--- DATA EXTRACT ---

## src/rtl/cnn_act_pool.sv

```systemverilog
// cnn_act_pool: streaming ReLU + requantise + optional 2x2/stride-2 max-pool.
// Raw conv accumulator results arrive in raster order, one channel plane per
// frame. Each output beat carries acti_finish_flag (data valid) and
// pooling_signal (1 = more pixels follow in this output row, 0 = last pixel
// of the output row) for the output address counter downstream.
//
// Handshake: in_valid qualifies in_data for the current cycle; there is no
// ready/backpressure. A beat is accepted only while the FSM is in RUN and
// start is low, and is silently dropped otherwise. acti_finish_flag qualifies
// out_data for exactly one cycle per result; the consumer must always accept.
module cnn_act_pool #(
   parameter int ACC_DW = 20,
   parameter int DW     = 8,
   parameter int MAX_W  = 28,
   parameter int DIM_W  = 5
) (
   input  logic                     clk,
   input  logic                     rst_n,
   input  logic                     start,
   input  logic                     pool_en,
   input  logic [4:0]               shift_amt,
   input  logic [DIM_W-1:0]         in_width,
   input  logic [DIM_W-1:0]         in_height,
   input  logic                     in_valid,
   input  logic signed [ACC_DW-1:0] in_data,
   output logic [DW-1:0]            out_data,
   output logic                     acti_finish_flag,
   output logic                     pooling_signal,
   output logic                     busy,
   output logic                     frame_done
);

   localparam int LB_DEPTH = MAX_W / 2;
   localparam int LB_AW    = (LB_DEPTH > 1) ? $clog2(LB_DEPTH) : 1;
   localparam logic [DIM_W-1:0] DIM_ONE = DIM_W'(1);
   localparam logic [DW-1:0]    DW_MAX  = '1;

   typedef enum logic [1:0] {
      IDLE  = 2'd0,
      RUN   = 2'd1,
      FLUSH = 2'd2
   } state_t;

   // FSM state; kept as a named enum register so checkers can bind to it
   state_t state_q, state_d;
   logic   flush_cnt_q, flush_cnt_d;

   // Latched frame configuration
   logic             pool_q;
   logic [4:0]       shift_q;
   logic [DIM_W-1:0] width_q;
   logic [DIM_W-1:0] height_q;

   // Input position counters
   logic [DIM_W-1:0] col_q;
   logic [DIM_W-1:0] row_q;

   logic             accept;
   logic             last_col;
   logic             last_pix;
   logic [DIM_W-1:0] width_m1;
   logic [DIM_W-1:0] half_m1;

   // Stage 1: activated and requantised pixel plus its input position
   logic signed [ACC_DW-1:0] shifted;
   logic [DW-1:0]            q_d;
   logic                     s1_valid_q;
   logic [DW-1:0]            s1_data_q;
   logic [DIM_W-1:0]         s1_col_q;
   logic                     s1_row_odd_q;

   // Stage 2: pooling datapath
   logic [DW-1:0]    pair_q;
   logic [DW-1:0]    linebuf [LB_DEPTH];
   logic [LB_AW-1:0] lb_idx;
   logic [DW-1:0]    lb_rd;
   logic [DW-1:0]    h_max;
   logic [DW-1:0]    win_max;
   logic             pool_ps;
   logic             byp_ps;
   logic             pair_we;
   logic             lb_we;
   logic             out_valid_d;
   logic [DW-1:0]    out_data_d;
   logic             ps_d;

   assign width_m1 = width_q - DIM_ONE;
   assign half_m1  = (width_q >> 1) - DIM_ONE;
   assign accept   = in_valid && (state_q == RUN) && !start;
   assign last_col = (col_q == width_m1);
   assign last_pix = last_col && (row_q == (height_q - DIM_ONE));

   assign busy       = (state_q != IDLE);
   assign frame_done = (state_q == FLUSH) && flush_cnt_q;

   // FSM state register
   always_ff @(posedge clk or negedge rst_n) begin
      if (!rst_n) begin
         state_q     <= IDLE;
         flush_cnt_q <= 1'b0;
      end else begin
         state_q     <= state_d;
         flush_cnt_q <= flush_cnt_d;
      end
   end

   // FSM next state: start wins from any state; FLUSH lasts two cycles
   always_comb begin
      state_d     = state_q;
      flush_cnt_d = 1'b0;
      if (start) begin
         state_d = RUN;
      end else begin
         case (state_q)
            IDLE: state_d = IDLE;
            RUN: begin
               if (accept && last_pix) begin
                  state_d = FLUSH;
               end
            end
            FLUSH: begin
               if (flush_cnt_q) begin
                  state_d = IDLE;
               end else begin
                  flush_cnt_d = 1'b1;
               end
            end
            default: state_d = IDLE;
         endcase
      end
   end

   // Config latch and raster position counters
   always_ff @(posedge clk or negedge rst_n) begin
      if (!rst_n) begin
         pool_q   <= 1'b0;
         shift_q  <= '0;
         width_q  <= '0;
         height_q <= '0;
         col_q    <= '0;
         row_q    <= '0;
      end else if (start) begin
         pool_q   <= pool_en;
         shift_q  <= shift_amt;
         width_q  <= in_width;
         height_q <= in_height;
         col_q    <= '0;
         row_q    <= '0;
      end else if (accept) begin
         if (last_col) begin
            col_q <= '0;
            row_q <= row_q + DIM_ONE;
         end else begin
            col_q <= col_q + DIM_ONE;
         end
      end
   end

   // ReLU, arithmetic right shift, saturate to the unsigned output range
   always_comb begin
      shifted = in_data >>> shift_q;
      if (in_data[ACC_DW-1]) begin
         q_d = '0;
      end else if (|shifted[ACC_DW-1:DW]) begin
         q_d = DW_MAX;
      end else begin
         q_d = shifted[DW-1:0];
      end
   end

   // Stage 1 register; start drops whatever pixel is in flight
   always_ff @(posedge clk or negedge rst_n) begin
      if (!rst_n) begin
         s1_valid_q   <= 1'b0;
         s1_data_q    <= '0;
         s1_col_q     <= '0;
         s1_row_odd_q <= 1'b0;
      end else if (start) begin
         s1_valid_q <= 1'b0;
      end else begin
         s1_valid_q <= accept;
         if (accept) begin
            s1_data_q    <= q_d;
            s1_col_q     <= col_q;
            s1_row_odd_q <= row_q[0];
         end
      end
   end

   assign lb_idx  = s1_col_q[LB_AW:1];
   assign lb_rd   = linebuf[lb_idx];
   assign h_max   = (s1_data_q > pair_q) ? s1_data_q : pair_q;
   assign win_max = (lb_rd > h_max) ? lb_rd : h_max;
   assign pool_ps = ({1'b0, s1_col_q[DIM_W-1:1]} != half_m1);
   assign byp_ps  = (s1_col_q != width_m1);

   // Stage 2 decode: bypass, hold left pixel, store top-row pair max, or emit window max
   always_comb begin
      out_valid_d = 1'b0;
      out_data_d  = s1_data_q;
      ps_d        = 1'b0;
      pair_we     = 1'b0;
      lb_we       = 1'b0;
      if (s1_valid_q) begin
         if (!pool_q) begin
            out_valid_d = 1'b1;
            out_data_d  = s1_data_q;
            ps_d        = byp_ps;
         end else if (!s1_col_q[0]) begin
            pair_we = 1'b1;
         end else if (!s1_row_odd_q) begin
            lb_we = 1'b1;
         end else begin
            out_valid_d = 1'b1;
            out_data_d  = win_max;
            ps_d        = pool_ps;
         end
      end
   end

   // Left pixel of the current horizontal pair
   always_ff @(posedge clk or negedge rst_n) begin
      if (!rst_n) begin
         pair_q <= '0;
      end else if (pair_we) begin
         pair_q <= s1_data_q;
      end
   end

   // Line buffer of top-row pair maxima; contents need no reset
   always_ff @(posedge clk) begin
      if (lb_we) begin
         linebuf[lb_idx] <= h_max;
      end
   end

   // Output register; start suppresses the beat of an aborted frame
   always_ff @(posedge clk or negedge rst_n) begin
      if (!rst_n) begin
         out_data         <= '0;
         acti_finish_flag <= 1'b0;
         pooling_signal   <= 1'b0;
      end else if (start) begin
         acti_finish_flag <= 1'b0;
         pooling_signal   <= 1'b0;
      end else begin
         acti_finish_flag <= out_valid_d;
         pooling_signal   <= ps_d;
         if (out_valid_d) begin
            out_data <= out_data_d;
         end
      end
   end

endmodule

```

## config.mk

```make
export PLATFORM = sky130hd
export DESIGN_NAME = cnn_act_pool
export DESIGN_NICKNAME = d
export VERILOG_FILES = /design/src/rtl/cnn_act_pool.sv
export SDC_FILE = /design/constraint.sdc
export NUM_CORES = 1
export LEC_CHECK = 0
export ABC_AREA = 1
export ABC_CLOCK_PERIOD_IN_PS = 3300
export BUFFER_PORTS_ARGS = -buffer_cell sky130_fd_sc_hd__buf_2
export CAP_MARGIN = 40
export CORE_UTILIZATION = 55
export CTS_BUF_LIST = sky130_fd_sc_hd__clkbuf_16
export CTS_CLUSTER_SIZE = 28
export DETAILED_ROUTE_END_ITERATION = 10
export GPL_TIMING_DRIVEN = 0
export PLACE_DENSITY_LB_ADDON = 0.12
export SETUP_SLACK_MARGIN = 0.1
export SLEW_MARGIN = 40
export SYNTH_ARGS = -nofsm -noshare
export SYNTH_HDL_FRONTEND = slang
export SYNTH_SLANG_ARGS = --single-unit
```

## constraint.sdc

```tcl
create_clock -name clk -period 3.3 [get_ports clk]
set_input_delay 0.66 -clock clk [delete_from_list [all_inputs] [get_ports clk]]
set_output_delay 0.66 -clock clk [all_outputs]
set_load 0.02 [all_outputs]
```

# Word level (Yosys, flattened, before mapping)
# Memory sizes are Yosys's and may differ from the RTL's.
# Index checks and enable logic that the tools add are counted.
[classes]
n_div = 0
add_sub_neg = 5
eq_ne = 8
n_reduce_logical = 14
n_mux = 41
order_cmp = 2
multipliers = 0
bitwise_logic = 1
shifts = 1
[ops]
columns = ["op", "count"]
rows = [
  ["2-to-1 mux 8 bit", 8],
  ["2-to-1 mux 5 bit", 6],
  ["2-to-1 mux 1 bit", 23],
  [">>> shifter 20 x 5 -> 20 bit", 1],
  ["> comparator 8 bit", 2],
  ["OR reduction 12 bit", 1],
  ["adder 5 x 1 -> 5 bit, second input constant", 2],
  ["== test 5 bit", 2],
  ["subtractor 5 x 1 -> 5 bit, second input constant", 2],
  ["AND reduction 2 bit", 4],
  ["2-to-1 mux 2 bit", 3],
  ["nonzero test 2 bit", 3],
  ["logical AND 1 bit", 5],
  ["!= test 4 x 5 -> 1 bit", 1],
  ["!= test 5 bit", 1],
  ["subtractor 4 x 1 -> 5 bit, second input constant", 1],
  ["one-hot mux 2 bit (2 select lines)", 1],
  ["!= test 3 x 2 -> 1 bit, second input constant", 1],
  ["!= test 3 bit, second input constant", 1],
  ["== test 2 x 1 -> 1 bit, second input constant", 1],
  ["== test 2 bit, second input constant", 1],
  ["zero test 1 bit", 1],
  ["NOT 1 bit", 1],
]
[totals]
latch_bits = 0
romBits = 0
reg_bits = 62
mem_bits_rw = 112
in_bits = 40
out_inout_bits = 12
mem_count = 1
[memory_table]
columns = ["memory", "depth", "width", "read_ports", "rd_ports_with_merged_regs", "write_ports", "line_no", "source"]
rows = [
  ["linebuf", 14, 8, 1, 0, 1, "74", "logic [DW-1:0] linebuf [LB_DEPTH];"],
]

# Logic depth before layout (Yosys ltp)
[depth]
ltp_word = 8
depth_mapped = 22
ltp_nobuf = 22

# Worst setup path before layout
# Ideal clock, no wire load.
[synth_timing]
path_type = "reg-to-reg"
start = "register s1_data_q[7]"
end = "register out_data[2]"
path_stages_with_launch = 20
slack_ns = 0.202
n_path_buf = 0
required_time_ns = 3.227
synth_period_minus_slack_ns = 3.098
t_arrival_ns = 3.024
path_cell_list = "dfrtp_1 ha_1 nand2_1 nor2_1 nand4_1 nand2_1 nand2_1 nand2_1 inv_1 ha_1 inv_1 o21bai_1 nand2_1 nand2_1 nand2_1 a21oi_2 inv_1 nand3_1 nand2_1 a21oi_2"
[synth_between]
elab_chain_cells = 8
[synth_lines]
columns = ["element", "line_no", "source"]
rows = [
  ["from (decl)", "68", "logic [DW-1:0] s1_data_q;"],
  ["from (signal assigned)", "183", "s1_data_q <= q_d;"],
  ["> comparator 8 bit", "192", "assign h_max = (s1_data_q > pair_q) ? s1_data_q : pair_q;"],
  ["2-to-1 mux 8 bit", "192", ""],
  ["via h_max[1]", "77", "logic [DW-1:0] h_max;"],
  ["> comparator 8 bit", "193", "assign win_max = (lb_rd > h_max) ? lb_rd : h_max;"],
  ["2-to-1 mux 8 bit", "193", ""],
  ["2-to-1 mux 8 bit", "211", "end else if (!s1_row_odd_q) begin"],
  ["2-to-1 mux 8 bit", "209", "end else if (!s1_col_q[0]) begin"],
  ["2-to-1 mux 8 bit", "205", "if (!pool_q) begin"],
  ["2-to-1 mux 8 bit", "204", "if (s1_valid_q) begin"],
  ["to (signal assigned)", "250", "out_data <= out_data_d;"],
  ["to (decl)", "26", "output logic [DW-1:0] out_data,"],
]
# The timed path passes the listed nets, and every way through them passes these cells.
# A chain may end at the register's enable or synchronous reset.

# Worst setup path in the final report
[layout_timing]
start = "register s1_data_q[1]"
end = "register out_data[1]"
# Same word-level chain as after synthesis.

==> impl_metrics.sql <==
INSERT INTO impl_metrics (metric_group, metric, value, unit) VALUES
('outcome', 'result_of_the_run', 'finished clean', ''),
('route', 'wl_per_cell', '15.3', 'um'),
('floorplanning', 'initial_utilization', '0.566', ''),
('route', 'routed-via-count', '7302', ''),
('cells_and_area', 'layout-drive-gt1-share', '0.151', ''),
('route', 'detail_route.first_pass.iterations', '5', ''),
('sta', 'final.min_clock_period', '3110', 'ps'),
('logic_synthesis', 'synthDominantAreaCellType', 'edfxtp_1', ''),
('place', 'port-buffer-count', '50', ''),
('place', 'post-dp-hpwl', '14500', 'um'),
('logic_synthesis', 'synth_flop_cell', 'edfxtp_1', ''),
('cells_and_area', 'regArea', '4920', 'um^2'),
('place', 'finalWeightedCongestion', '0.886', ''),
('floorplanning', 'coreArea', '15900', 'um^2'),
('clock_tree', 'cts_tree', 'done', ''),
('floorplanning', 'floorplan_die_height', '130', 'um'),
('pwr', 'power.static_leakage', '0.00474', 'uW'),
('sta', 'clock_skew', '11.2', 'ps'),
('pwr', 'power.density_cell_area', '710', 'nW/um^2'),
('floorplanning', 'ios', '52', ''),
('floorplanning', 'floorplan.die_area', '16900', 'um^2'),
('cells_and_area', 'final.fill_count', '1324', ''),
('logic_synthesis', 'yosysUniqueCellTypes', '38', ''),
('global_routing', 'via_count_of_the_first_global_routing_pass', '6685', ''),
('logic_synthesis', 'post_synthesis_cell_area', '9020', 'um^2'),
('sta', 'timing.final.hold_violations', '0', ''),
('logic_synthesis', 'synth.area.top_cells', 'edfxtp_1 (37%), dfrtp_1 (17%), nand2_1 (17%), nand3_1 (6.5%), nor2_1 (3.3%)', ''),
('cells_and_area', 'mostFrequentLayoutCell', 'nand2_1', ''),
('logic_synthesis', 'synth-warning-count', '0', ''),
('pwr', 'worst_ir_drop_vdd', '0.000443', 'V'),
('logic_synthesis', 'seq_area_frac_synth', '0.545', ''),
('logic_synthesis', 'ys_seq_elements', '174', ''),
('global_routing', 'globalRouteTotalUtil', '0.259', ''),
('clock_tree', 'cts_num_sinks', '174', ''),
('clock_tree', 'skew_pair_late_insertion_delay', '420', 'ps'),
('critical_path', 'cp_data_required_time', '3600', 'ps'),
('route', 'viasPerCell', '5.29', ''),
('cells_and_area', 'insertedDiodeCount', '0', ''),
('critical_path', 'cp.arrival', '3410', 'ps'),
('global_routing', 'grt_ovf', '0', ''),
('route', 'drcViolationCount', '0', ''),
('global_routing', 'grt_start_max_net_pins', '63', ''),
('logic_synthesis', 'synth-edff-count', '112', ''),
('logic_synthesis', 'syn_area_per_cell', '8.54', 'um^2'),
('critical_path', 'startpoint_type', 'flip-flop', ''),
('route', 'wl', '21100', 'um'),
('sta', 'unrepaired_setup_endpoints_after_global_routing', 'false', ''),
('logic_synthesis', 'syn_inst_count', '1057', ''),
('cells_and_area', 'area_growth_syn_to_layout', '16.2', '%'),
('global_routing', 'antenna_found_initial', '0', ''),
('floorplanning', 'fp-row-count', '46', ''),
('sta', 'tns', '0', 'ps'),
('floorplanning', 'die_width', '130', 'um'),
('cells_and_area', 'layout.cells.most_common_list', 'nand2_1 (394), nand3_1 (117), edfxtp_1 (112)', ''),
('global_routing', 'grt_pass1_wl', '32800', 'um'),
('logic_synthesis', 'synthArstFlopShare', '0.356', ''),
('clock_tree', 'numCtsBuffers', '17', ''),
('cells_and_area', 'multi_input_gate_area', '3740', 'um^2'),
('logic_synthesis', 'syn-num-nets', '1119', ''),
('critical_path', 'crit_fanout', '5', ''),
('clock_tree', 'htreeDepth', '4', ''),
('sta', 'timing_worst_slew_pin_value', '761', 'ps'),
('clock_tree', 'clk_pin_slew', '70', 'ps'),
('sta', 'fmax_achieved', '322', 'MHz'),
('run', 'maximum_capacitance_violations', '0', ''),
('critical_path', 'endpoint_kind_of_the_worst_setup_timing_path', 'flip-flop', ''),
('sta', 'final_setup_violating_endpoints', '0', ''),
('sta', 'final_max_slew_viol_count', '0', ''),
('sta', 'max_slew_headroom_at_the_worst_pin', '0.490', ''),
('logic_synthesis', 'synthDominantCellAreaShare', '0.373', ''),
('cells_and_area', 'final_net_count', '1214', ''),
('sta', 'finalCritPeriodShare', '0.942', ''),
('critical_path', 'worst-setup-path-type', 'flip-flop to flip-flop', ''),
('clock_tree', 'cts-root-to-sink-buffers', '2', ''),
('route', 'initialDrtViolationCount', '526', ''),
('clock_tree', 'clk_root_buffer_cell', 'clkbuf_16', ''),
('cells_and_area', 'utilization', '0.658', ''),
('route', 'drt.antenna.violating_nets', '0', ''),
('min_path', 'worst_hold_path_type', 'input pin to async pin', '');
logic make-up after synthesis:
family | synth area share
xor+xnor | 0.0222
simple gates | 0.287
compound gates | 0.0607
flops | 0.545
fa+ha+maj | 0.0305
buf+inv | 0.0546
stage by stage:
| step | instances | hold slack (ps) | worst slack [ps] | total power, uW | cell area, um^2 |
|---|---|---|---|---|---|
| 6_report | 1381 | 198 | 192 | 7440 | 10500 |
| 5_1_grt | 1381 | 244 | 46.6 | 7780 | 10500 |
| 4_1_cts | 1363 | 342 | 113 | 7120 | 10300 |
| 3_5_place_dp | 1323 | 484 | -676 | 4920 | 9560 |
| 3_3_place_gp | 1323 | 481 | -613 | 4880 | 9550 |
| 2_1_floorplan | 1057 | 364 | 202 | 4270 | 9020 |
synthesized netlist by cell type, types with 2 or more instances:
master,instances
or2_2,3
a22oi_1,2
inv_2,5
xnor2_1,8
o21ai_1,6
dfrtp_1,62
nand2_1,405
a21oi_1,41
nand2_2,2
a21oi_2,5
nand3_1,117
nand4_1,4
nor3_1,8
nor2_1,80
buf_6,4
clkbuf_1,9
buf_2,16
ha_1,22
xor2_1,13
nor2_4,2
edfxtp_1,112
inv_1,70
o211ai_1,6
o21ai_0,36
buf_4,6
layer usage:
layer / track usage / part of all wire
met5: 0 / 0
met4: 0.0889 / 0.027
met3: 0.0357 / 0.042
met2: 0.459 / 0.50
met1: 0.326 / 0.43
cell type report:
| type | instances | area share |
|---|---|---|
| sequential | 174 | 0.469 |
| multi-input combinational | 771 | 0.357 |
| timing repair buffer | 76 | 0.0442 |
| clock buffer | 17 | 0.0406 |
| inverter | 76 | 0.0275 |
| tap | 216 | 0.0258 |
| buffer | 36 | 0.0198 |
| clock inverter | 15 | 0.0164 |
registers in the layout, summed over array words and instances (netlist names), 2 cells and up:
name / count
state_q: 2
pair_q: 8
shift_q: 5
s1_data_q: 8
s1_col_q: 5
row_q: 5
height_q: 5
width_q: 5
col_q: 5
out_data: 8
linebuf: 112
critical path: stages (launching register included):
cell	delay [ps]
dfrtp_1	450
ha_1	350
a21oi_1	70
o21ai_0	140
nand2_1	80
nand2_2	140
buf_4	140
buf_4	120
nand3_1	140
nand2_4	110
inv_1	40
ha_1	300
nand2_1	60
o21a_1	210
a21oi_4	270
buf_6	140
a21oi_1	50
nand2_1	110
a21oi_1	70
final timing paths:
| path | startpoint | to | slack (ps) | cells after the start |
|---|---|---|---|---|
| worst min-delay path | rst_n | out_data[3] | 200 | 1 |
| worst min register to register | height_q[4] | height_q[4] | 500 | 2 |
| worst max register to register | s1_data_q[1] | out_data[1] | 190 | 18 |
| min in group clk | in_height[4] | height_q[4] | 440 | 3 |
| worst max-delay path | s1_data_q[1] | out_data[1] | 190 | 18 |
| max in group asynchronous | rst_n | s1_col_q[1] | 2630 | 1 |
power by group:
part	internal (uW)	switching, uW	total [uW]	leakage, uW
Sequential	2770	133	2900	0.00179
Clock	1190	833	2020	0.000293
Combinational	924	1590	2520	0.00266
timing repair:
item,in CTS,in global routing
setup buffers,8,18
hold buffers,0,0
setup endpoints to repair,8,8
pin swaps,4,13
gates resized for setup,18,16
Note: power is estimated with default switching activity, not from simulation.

---

▶ [PROBLEM STATEMENT]: Out of the entries, pull every line that mentions "wire".

▶ [WRITTEN RESPONSE]:
# Ideal clock, no wire load.
layer / track usage / part of all wire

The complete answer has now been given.